• WHAT YOU WILL DO: Collect each line of the records containing the string "wins".

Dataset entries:
Content starts

==> config.mk <==
export PLATFORM = sky130hd
export DESIGN_NAME = codec_fault_interrupt_unit
export DESIGN_NICKNAME = d
export VERILOG_FILES = /design/src/rtl/codec_fault_pkg.sv /design/src/rtl/codec_fault_interrupt_unit.sv
export VERILOG_INCLUDE_DIRS = /design/src /design/src/rtl
export SDC_FILE = /design/constraint.sdc
export NUM_CORES = 1
export LEC_CHECK = 0
export BUFFER_PORTS_ARGS = -buffer_cell sky130_fd_sc_hd__buf_2
export CORE_MARGIN = 2
export CORE_UTILIZATION = 47
export CTS_BUF_LIST = sky130_fd_sc_hd__clkbuf_4 sky130_fd_sc_hd__clkbuf_8 sky130_fd_sc_hd__clkbuf_16
export DETAILED_ROUTE_END_ITERATION = 10
export GPL_TIMING_DRIVEN = 0
export PLACE_DENSITY = 0.75
export SLEW_MARGIN = 20
export SYNTH_ARGS = -nofsm -noshare
export SYNTH_HDL_FRONTEND = slang
export SYNTH_SLANG_ARGS = --single-unit
==> constraint.sdc <==
create_clock -name mclk_i -period 1.8 [get_ports mclk_i]
set_input_delay 0.27 -clock mclk_i [delete_from_list [all_inputs] [get_ports mclk_i]]
set_output_delay 0.27 -clock mclk_i [all_outputs]
set_load 0.005 [all_outputs]
==> src/rtl/codec_fault_params.svh <==
`ifndef CODEC_FAULT_PARAMS_SVH
`define CODEC_FAULT_PARAMS_SVH

// register offsets on the control port
`define ADDR_INTERRUPT_SETUP 8'h1E
`define ADDR_FAULT_MASK_FIRST 8'h1F
`define ADDR_FAULT_MASK_SECOND 8'h20
`define ADDR_FAULT_FLAGS_FIRST 8'h21
`define ADDR_FAULT_FLAGS_SECOND 8'h22

// interrupt_setup fields
`define SETUP_AUTOSET_BIT 7
`define SETUP_POL_HI 6
`define SETUP_POL_LO 5
`define SETUP_USED_MASK 8'hE0

// first and second mask / flag register fields
`define FIRST_TEST_BIT 7
`define FIRST_SERIAL_BIT 6
`define FIRST_CLOCK_BIT 5
`define FIRST_USED_MASK 8'hEF
`define SECOND_USED_MASK 8'h1F

// reset values: everything masked, autoset on, active high
`define RESET_SETUP 8'h00
`define RESET_MASK_FIRST 8'hEF
`define RESET_MASK_SECOND 8'h1F
`define RESET_FLAGS 8'h00

// powered down when all converter power-down bits are set
`define ALL_POWERED_DOWN 8'hFF

`endif

==> src/rtl/codec_fault_pkg.sv <==
package codec_fault_pkg;

    typedef enum logic [1:0] {
        POL_ACTIVE_HIGH,
        POL_ACTIVE_LOW,
        POL_OPEN_DRAIN,
        POL_RESERVED
    } irq_pin_polarity_e;

    // raw fault events, one-cycle pulses from the detectors
    typedef struct packed {
        logic test_state_fault;
        logic [3:0] converter_overrange;
        logic [4:0] output_saturation;
    } fault_events_s;

    // control-port configuration watched for serial faults
    typedef struct packed {
        logic [1:0] serial_format_field;
        logic [1:0] rate_range_field;
        logic [7:0] clock_ratio;
        logic [7:0] power_down_bits;
    } port_config_s;

endpackage : codec_fault_pkg

==> src/rtl/codec_fault_interrupt_unit.sv <==
`timescale 1ns/1ps
`include "codec_fault_params.svh"
module codec_fault_interrupt_unit (
    // clock and reset
    input wire logic mclk_i,
    input wire logic rst_n_i,
    // control port register access
    input wire logic reg_wr_i,
    input wire logic reg_rd_i,
    input wire logic [7:0] reg_addr_i,
    input wire logic [7:0] reg_wdata_i,
    output logic [7:0] reg_rdata_o,
    // fault sources
    input wire codec_fault_pkg::fault_events_s events_i,
    input wire codec_fault_pkg::port_config_s config_i,
    // interrupt pin
    output logic irq_o,
    output logic irq_oe_o
);

    logic [7:0] interrupt_setup;
    logic [7:0] fault_mask_first;
    logic [7:0] fault_mask_second;
    logic [7:0] fault_flags_first;
    logic [7:0] fault_flags_second;
    codec_fault_pkg::port_config_s config_prev;
    logic config_valid;
    logic [7:0] next_set_first;
    logic [7:0] next_set_second;
    logic serial_change;
    logic ratio_change;
    logic powered_up;
    logic rd_first;
    logic rd_second;
    logic irq_active;
    codec_fault_pkg::irq_pin_polarity_e pol;

    // decoded strobes and next values
    logic wr_setup;
    logic wr_mask_first;
    logic wr_mask_second;
    logic autoset_on;
    logic [7:0] next_rdata;
    logic next_irq;
    logic next_irq_oe;

    ////////////////////////////////////////////////////////////////////////
    // fault detection

    // watched fields as they stood one cycle ago
    always_ff @(posedge mclk_i) begin
        if (!rst_n_i) begin
            config_prev <= '0;
            config_valid <= 1'b0;
        end else begin
            config_prev <= config_i;
            config_valid <= 1'b1;
        end
    end

    // first cycle after reset has no history, so no change is reported
    always_comb begin
        powered_up = config_i.power_down_bits != `ALL_POWERED_DOWN;
        serial_change = config_valid && powered_up &&
            ((config_i.serial_format_field !=
              config_prev.serial_format_field) ||
             (config_i.rate_range_field != config_prev.rate_range_field));
        ratio_change = config_valid && powered_up &&
            (config_i.clock_ratio != config_prev.clock_ratio);
        next_set_first = 8'h00;
        next_set_first[`FIRST_TEST_BIT] = events_i.test_state_fault;
        // a ratio change also upsets the serial framing
        next_set_first[`FIRST_SERIAL_BIT] =
            serial_change || ratio_change;
        next_set_first[`FIRST_CLOCK_BIT] = ratio_change;
        next_set_first[3:0] = events_i.converter_overrange;
        next_set_second = {3'h0, events_i.output_saturation};
    end

    ////////////////////////////////////////////////////////////////////////
    // register access

    assign rd_first = reg_rd_i && (reg_addr_i == `ADDR_FAULT_FLAGS_FIRST);
    assign rd_second = reg_rd_i && (reg_addr_i == `ADDR_FAULT_FLAGS_SECOND);
    assign wr_setup = reg_wr_i && (reg_addr_i == `ADDR_INTERRUPT_SETUP);
    assign wr_mask_first = reg_wr_i &&
        (reg_addr_i == `ADDR_FAULT_MASK_FIRST);
    assign wr_mask_second = reg_wr_i &&
        (reg_addr_i == `ADDR_FAULT_MASK_SECOND);
    // autoset is the default mode, select bit low
    assign autoset_on = !interrupt_setup[`SETUP_AUTOSET_BIT];

    always_ff @(posedge mclk_i) begin
        if (!rst_n_i) begin
            interrupt_setup <= `RESET_SETUP;
        end else if (wr_setup) begin
            interrupt_setup <= reg_wdata_i & `SETUP_USED_MASK;
        end
    end

    // a host write in the same cycle as an autoset read wins
    always_ff @(posedge mclk_i) begin
        if (!rst_n_i) begin
            fault_mask_first <= `RESET_MASK_FIRST;
        end else if (wr_mask_first) begin
            fault_mask_first <= reg_wdata_i & `FIRST_USED_MASK;
        end else if (rd_first && autoset_on) begin
            // only the flags returned by this read get masked
            fault_mask_first <= fault_mask_first | fault_flags_first;
        end
    end

    always_ff @(posedge mclk_i) begin
        if (!rst_n_i) begin
            fault_mask_second <= `RESET_MASK_SECOND;
        end else if (wr_mask_second) begin
            fault_mask_second <= reg_wdata_i & `SECOND_USED_MASK;
        end else if (rd_second && autoset_on) begin
            fault_mask_second <= fault_mask_second | fault_flags_second;
        end
    end

    // writes to the flag registers are ignored; set wins over read clear
    always_ff @(posedge mclk_i) begin
        if (!rst_n_i) begin
            fault_flags_first <= `RESET_FLAGS;
        end else begin
            fault_flags_first <= ((rd_first ? 8'h00 : fault_flags_first) |
                next_set_first) & `FIRST_USED_MASK;
        end
    end

    always_ff @(posedge mclk_i) begin
        if (!rst_n_i) begin
            fault_flags_second <= `RESET_FLAGS;
        end else begin
            fault_flags_second <= ((rd_second ? 8'h00 : fault_flags_second) |
                next_set_second) & `SECOND_USED_MASK;
        end
    end

    // unmapped addresses read as zero
    always_comb begin
        if (reg_addr_i == `ADDR_INTERRUPT_SETUP) begin
            next_rdata = interrupt_setup;
        end else if (reg_addr_i == `ADDR_FAULT_MASK_FIRST) begin
            next_rdata = fault_mask_first;
        end else if (reg_addr_i == `ADDR_FAULT_MASK_SECOND) begin
            next_rdata = fault_mask_second;
        end else if (reg_addr_i == `ADDR_FAULT_FLAGS_FIRST) begin
            next_rdata = fault_flags_first;
        end else if (reg_addr_i == `ADDR_FAULT_FLAGS_SECOND) begin
            next_rdata = fault_flags_second;
        end else begin
            next_rdata = 8'h00;
        end
    end

    // read data holds until the next read strobe
    always_ff @(posedge mclk_i) begin
        if (!rst_n_i) begin
            reg_rdata_o <= 8'h00;
        end else if (reg_rd_i) begin
            reg_rdata_o <= next_rdata;
        end
    end

    ////////////////////////////////////////////////////////////////////////
    // interrupt pin

    // a mask bit of 1 keeps its flag off the pin
    assign irq_active = |(fault_flags_first & ~fault_mask_first) |
        |(fault_flags_second & ~fault_mask_second);
    assign pol = codec_fault_pkg::irq_pin_polarity_e'(
        interrupt_setup[`SETUP_POL_HI:`SETUP_POL_LO]);

    // reserved polarity code behaves as active high
    always_comb begin
        case (pol)
            codec_fault_pkg::POL_ACTIVE_LOW: begin
                next_irq = !irq_active;
                next_irq_oe = 1'b1;
            end
            // open drain only ever pulls low, so the enable carries the state
            codec_fault_pkg::POL_OPEN_DRAIN: begin
                next_irq = 1'b0;
                next_irq_oe = irq_active;
            end
            default: begin
                next_irq = irq_active;
                next_irq_oe = 1'b1;
            end
        endcase
    end

    // registered so the pin never glitches while flags and masks settle
    always_ff @(posedge mclk_i) begin
        if (!rst_n_i) begin
            irq_o <= 1'b0;
            irq_oe_o <= 1'b1;
        end else begin
            irq_o <= next_irq;
            irq_oe_o <= next_irq_oe;
        end
    end

endmodule : codec_fault_interrupt_unit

Content ends

• RESPONSE TO THE TASK:
    // a host write in the same cycle as an autoset read wins
    // writes to the flag registers are ignored; set wins over read clear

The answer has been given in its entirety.